== Segment start ==

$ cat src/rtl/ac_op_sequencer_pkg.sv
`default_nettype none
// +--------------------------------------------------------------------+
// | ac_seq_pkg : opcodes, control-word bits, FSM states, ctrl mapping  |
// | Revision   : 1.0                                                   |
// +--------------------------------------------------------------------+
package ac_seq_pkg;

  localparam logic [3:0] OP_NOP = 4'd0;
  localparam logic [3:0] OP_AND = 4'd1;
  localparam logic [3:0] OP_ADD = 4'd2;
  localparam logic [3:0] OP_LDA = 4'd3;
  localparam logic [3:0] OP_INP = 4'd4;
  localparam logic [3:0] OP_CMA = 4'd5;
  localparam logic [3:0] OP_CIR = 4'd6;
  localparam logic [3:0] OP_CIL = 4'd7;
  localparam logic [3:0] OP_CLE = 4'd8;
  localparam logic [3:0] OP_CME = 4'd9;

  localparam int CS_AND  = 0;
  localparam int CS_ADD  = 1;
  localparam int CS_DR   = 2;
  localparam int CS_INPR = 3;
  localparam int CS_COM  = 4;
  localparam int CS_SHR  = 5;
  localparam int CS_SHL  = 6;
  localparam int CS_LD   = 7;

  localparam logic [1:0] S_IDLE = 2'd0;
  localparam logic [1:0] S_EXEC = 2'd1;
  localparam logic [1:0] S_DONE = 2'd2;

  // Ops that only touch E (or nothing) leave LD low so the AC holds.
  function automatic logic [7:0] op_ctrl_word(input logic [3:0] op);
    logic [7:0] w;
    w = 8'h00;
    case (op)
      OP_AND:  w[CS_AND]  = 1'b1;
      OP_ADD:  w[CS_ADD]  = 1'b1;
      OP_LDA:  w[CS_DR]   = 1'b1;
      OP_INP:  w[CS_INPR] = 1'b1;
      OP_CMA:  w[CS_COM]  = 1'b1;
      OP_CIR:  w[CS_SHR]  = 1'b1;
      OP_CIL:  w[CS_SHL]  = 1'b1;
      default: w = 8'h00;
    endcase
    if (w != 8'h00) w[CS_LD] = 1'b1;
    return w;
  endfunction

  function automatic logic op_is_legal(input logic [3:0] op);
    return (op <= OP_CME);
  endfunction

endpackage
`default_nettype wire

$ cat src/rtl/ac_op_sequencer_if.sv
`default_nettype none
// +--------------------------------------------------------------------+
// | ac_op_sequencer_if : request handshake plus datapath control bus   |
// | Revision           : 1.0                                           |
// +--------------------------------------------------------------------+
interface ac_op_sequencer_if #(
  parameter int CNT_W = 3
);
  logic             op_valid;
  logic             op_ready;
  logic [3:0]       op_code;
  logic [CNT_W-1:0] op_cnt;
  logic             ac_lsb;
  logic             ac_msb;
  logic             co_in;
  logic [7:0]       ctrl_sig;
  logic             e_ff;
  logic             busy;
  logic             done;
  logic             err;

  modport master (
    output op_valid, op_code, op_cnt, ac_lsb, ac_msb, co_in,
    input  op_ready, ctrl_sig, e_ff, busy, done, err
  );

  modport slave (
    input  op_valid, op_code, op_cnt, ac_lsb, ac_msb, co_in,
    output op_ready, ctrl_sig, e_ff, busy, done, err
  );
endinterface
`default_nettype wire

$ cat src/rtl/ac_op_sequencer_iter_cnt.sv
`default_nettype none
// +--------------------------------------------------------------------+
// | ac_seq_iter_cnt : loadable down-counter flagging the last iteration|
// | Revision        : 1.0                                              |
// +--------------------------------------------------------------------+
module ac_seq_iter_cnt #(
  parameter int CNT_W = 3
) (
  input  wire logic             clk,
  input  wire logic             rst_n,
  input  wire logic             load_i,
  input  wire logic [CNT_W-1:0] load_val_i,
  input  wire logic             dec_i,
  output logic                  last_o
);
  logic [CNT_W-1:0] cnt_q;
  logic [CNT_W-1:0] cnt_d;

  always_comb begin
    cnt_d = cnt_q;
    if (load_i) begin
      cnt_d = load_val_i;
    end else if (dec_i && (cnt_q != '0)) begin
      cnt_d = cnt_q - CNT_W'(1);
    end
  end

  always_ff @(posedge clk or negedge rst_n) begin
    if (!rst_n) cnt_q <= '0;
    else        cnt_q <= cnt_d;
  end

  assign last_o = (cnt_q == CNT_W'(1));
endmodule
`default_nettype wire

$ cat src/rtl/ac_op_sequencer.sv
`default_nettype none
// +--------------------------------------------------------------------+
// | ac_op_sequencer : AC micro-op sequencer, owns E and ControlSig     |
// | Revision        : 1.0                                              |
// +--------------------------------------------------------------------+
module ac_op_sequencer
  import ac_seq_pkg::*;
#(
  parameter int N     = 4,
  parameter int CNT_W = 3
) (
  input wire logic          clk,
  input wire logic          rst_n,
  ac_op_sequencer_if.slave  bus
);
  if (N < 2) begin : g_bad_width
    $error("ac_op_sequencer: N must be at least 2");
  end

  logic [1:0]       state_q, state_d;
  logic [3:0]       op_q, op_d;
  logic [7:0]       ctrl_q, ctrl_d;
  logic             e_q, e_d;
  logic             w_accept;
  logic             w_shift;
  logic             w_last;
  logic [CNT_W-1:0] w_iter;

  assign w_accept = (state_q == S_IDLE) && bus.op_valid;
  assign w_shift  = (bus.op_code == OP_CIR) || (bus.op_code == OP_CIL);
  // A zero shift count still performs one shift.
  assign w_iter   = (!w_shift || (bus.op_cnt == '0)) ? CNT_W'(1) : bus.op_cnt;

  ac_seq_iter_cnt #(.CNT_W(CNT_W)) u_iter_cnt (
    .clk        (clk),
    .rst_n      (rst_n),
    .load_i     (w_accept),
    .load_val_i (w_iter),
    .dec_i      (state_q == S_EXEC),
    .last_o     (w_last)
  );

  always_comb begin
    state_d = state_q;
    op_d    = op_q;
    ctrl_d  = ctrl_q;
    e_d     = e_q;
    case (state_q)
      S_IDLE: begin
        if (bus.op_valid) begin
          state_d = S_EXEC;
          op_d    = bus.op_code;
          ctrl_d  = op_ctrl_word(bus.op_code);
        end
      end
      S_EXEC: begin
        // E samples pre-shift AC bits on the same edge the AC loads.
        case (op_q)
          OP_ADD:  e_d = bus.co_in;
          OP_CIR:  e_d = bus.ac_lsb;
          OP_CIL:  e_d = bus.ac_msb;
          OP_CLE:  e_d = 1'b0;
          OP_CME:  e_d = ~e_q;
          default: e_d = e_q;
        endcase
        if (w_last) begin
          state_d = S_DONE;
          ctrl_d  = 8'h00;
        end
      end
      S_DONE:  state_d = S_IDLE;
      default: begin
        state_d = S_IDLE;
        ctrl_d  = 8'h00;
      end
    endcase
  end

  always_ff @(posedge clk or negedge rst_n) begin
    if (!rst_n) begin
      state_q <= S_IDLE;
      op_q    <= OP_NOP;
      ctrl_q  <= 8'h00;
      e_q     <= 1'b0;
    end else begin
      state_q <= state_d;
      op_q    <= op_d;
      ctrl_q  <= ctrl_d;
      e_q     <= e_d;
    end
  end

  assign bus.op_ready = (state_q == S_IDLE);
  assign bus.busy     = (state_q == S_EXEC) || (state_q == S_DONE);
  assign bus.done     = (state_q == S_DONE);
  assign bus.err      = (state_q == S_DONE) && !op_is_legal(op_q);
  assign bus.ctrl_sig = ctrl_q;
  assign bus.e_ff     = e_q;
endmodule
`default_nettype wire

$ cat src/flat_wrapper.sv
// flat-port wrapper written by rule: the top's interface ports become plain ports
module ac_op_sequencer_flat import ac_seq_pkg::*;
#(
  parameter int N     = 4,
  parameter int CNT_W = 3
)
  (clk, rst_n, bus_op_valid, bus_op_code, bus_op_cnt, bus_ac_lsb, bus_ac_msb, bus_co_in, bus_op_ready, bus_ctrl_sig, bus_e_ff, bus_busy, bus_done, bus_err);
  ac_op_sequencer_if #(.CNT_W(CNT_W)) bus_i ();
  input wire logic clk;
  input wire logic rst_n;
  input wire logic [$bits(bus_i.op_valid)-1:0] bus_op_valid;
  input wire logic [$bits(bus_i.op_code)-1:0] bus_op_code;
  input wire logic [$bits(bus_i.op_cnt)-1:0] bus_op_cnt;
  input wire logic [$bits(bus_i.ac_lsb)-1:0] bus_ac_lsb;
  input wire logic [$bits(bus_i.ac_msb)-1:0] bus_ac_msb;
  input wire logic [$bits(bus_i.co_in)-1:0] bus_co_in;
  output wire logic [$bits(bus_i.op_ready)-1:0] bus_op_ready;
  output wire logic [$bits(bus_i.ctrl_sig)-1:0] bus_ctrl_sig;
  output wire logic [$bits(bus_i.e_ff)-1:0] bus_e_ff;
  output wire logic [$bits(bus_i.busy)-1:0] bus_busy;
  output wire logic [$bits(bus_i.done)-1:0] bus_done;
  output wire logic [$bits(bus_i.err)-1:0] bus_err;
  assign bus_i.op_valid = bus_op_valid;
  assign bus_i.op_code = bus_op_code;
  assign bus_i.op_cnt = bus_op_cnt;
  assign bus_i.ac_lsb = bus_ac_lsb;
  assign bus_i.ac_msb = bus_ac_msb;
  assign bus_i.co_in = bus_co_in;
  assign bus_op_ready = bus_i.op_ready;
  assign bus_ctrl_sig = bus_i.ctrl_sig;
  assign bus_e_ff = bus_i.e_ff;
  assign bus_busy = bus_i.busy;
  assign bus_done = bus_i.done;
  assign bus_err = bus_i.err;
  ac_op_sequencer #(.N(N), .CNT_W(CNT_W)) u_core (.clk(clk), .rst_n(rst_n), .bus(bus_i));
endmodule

== Segment end ==

* **Task details**
As the answer, set down only the lines from the data above between the one holding "localparam logic [3:0] OP_AND = 4'd1;" and the one holding "localparam int CS_DR", inclusive, exactly as they read.

* **Result below**
  localparam logic [3:0] OP_AND = 4'd1;
  localparam logic [3:0] OP_ADD = 4'd2;
  localparam logic [3:0] OP_LDA = 4'd3;
  localparam logic [3:0] OP_INP = 4'd4;
  localparam logic [3:0] OP_CMA = 4'd5;
  localparam logic [3:0] OP_CIR = 4'd6;
  localparam logic [3:0] OP_CIL = 4'd7;
  localparam logic [3:0] OP_CLE = 4'd8;
  localparam logic [3:0] OP_CME = 4'd9;

  localparam int CS_AND  = 0;
  localparam int CS_ADD  = 1;
  localparam int CS_DR   = 2;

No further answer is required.